TASK GOAL:
From the records below, find each line with the string "decap" and copy it.

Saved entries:
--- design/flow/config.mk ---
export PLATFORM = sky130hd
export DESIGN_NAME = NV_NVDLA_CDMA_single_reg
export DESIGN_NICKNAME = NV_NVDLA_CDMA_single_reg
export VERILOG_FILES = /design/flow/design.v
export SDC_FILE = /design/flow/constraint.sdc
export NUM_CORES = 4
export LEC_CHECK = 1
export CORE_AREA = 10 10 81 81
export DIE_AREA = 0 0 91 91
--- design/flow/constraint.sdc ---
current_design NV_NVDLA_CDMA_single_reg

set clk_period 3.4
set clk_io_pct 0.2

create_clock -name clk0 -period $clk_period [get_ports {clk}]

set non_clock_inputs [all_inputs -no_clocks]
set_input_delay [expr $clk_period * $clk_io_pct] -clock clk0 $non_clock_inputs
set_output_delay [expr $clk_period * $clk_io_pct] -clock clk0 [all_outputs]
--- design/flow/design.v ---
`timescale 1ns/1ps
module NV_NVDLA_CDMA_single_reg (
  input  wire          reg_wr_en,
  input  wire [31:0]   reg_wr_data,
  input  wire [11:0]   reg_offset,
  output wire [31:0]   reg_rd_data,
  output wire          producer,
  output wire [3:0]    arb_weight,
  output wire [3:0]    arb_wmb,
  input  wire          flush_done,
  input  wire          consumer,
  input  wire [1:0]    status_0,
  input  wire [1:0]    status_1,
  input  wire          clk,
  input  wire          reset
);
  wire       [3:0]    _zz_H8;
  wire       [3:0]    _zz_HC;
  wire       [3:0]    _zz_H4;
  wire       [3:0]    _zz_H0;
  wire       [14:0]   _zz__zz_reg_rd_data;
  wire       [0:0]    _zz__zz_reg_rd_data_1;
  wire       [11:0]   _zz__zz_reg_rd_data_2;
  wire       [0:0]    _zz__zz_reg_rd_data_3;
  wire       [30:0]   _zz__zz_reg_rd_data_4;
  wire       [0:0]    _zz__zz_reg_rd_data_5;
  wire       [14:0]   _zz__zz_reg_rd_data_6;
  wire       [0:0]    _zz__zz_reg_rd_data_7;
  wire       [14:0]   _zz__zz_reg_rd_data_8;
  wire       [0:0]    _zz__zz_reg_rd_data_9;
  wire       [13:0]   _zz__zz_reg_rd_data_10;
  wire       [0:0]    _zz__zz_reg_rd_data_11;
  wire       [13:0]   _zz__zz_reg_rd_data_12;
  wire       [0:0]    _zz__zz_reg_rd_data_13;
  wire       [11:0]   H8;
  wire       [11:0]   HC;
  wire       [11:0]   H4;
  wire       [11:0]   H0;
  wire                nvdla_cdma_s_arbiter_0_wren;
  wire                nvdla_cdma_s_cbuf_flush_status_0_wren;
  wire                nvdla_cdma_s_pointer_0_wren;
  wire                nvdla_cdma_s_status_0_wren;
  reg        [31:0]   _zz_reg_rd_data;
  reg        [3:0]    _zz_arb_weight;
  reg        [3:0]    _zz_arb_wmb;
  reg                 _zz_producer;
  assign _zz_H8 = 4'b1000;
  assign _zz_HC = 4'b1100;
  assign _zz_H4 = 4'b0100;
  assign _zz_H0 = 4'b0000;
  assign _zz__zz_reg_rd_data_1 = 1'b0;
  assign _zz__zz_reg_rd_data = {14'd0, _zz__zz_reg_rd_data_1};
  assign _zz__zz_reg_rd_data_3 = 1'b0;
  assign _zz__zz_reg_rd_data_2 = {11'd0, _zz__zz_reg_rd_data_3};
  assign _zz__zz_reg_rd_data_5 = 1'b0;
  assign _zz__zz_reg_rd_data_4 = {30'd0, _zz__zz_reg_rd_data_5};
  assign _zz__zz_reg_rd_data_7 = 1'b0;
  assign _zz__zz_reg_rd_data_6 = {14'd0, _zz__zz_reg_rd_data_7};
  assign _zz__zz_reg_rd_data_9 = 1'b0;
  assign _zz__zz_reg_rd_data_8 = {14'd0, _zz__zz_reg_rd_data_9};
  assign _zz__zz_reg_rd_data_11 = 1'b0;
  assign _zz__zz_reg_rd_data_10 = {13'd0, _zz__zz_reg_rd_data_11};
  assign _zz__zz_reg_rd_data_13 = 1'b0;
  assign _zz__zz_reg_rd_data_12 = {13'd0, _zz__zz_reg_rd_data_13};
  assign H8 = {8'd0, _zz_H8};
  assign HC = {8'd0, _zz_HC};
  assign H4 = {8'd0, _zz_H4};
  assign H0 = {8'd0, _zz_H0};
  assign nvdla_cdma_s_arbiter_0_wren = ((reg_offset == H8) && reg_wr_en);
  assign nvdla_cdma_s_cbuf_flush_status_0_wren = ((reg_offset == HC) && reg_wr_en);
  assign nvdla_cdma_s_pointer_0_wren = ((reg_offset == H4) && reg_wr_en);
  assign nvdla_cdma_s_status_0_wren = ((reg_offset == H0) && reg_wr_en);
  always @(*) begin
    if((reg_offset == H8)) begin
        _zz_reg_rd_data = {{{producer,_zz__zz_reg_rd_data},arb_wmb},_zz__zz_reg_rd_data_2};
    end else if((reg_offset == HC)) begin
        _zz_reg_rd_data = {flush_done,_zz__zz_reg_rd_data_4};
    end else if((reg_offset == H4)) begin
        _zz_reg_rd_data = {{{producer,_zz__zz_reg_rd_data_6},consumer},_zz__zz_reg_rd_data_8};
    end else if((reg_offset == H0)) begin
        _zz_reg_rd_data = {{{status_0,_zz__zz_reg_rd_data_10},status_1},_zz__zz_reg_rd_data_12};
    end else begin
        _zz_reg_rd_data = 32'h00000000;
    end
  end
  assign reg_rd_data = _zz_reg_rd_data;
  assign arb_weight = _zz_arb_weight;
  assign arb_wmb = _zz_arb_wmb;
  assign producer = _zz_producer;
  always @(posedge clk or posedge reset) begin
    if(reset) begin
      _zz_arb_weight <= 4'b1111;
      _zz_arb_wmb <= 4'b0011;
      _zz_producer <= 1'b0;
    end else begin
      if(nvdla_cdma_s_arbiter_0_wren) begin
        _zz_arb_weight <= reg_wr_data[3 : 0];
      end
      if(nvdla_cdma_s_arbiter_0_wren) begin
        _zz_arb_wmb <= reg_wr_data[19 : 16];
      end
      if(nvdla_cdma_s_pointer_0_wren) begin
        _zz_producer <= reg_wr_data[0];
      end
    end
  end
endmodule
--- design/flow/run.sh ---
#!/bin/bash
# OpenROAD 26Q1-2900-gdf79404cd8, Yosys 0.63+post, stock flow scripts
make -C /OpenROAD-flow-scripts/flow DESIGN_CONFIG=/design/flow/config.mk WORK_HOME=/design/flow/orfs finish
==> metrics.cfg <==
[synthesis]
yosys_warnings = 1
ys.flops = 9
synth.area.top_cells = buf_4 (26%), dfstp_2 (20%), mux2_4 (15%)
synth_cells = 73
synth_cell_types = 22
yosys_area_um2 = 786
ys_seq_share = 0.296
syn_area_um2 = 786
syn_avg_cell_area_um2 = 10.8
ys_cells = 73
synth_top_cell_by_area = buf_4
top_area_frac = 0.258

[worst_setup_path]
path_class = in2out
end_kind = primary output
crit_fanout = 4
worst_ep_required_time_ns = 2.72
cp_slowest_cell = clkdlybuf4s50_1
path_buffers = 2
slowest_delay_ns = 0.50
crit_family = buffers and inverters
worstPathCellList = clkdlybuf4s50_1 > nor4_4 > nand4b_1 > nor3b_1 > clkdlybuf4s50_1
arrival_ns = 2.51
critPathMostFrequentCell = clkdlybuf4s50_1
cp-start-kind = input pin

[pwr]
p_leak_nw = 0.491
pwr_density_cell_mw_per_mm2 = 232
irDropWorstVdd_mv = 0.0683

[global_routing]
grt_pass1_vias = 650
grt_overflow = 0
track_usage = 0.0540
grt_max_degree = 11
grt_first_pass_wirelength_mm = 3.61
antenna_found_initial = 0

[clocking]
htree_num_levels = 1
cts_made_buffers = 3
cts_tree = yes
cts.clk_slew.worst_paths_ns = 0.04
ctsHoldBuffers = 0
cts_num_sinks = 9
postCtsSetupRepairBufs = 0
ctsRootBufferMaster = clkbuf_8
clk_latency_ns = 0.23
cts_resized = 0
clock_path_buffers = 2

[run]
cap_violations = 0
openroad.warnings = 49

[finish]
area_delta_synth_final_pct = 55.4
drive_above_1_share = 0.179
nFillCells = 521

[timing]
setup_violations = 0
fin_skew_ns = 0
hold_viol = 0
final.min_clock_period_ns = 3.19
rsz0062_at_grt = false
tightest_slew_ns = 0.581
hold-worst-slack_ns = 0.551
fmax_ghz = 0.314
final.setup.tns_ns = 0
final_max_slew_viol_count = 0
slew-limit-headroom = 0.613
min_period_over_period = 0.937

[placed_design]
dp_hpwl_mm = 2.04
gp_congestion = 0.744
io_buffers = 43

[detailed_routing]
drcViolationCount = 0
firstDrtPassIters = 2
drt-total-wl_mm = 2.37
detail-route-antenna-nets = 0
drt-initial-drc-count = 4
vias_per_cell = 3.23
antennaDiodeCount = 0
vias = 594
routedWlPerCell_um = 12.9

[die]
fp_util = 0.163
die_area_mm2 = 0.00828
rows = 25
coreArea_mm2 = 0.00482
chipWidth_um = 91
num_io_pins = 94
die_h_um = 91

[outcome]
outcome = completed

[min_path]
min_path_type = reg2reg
* * *
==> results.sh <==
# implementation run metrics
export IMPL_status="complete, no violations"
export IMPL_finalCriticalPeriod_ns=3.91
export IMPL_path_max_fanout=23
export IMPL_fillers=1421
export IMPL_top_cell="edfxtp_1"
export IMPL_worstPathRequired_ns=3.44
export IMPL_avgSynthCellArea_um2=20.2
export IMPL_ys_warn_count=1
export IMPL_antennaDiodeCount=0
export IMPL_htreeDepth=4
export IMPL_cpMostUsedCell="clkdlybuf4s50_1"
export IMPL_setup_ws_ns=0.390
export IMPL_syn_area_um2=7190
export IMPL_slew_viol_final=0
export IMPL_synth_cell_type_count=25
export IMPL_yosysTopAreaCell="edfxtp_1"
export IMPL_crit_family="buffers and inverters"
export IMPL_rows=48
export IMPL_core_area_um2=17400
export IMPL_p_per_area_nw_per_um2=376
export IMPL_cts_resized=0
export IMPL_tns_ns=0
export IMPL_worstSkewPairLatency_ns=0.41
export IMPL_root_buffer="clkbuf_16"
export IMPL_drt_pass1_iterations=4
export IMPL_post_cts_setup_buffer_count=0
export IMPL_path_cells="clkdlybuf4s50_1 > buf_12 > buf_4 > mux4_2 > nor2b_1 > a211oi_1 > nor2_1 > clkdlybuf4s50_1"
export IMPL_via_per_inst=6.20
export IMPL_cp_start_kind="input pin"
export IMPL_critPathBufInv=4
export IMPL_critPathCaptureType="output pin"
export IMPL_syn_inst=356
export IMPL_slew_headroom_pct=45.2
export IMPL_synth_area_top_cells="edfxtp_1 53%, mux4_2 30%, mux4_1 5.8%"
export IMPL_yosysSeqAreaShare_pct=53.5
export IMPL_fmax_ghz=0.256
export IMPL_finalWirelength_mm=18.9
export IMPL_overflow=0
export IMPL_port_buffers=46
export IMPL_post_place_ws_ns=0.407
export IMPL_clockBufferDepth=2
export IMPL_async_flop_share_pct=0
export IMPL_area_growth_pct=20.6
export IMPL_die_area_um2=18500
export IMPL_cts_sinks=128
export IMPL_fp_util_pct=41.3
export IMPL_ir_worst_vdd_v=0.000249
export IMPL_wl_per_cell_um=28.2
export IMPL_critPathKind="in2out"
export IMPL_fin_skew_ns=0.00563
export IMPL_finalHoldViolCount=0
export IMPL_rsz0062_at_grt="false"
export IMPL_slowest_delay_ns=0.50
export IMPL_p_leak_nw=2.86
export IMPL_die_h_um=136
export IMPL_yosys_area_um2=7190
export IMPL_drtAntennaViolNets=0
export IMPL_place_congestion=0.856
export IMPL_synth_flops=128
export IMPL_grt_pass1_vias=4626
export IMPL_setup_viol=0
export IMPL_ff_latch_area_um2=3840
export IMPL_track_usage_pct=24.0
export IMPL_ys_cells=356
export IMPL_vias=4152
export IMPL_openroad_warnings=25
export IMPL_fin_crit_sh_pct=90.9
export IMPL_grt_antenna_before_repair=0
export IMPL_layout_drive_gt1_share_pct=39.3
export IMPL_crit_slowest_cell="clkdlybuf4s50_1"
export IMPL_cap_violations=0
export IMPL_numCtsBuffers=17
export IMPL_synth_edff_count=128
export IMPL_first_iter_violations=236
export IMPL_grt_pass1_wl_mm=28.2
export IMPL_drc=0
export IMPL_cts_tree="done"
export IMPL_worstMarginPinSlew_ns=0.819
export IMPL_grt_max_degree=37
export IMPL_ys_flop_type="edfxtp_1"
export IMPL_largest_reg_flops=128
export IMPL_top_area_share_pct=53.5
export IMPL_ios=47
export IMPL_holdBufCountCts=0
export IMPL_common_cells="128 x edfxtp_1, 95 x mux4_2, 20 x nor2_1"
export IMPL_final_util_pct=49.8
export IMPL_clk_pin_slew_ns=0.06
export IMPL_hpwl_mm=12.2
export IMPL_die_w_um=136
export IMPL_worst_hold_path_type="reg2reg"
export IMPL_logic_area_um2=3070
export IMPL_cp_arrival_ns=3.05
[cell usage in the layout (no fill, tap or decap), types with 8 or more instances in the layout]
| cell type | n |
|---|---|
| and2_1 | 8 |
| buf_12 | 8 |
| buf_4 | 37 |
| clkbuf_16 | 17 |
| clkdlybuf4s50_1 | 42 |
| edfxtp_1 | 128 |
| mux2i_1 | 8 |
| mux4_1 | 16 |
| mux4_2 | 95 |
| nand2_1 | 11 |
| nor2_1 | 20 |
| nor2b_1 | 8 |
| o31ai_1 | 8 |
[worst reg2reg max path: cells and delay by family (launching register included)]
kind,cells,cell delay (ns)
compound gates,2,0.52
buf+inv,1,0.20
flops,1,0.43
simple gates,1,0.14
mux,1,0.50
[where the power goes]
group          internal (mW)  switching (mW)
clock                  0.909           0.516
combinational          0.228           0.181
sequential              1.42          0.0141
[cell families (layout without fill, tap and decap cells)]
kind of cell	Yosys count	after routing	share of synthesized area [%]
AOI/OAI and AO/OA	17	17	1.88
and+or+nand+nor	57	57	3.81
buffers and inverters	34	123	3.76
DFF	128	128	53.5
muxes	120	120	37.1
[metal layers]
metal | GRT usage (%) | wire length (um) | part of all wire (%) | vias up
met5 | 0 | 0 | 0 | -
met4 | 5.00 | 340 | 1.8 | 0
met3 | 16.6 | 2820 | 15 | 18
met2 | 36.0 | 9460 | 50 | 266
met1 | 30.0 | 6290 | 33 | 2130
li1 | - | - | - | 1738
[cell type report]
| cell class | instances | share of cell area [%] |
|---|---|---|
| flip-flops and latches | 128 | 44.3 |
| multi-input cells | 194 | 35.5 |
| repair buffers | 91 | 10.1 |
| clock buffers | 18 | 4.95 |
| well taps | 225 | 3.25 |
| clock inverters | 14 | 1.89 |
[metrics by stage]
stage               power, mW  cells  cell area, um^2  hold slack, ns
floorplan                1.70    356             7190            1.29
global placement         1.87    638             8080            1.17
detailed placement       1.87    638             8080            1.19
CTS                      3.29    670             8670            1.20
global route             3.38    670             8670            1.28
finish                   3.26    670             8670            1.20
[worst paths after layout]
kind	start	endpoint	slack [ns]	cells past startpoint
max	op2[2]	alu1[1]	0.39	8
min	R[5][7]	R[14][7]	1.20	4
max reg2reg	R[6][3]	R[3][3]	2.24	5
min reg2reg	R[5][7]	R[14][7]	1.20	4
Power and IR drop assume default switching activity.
...
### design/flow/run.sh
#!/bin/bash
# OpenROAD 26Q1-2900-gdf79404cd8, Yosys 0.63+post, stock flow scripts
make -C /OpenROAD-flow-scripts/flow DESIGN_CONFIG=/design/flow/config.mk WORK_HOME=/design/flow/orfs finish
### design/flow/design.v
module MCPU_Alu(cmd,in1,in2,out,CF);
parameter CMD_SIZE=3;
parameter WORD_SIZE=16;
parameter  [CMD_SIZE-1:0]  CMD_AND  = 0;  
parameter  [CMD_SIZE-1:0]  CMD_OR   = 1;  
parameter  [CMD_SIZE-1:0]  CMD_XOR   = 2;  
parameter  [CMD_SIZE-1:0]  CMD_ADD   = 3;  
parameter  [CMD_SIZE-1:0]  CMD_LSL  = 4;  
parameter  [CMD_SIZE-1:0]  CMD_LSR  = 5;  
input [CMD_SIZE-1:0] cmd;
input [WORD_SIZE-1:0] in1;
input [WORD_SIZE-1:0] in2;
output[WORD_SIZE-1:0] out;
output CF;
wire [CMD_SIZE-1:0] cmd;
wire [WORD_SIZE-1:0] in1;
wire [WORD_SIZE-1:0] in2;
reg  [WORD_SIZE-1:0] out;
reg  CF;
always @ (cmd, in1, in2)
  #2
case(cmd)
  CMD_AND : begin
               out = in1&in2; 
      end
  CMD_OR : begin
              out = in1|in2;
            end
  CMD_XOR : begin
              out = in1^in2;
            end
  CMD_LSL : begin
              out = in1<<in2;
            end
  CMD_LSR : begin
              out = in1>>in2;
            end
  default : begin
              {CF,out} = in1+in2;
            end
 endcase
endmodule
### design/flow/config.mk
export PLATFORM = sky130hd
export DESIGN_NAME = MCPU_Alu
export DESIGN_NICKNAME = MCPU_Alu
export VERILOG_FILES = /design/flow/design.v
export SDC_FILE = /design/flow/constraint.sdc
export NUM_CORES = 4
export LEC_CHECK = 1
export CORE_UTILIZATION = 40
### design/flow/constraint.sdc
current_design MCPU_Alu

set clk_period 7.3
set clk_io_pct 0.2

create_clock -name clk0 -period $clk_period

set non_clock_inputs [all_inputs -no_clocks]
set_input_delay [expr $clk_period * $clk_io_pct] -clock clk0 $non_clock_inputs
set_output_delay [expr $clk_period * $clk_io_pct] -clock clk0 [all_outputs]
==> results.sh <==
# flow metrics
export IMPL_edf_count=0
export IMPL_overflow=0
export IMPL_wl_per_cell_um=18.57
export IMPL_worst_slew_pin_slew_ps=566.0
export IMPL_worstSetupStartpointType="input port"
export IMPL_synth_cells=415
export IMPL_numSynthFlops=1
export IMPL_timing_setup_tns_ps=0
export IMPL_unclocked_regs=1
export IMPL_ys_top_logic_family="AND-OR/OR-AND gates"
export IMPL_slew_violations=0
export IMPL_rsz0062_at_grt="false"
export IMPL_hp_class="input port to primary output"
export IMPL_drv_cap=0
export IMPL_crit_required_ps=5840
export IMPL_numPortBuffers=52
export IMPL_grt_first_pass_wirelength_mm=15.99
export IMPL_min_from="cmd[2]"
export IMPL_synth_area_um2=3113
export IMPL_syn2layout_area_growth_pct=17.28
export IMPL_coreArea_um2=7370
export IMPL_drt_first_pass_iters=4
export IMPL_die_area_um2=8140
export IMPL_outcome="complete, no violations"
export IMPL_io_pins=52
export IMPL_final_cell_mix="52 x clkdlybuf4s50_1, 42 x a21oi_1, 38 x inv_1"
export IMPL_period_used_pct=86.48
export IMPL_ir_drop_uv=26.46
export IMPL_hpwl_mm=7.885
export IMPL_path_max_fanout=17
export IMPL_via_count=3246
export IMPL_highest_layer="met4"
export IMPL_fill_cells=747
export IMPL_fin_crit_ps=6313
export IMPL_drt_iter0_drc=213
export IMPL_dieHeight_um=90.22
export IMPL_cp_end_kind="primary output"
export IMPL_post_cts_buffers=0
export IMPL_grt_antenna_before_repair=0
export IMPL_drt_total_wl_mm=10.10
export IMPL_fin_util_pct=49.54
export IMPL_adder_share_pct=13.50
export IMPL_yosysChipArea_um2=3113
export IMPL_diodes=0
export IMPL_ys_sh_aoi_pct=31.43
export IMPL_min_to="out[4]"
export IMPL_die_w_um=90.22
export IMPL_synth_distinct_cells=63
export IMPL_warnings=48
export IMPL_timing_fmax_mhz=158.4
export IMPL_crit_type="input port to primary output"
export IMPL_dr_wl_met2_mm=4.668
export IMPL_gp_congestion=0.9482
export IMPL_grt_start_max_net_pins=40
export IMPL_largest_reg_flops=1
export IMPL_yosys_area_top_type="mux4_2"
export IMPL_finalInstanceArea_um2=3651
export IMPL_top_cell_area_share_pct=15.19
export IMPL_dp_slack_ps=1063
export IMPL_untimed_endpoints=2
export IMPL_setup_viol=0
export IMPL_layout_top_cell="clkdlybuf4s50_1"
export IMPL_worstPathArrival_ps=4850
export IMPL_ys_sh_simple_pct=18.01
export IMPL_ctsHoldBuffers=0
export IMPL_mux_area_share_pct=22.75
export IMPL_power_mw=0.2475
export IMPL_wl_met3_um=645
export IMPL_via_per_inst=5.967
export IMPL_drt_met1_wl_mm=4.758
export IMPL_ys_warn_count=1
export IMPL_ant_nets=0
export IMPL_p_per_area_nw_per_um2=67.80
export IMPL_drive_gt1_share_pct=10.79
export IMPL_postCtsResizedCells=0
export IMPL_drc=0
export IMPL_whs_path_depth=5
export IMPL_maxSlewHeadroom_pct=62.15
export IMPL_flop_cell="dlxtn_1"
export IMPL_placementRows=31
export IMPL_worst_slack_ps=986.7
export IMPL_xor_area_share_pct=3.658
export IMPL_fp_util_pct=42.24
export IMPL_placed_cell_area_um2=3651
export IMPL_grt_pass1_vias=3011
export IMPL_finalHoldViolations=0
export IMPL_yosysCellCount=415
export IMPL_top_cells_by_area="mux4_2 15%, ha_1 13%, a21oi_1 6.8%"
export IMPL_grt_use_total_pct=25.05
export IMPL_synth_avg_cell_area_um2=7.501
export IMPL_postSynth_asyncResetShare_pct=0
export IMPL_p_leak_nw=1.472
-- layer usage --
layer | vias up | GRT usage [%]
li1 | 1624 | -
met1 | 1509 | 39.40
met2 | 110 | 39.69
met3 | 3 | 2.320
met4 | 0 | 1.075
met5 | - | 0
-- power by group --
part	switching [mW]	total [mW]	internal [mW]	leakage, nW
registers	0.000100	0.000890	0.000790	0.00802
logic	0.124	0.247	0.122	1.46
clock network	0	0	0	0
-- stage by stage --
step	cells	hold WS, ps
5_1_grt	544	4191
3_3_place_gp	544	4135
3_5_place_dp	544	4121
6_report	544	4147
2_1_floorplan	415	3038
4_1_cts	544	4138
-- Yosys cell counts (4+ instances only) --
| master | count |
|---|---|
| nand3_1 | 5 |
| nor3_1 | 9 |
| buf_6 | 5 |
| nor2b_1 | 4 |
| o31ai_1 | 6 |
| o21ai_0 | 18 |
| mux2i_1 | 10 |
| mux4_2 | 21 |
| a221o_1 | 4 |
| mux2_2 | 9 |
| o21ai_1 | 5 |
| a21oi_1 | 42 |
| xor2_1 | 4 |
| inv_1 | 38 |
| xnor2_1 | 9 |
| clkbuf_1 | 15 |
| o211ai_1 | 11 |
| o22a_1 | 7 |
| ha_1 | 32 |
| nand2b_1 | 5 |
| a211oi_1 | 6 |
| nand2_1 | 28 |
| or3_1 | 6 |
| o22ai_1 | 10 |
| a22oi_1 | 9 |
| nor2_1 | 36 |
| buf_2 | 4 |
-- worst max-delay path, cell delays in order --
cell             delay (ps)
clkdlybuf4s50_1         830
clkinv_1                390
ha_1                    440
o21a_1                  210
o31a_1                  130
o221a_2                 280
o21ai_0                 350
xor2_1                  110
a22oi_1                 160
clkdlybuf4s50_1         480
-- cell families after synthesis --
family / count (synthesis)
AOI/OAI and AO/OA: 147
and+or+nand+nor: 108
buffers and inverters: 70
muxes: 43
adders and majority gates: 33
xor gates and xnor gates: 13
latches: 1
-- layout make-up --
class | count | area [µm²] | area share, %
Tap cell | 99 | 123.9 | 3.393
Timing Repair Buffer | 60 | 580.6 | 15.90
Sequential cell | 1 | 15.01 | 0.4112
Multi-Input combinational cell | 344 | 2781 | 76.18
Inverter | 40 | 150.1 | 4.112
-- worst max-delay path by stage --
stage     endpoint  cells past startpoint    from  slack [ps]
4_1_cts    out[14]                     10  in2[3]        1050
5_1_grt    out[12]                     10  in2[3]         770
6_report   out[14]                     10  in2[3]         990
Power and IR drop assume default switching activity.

EXERCISE ANSWER:
[cell usage in the layout (no fill, tap or decap), types with 8 or more instances in the layout]
[cell families (layout without fill, tap and decap cells)]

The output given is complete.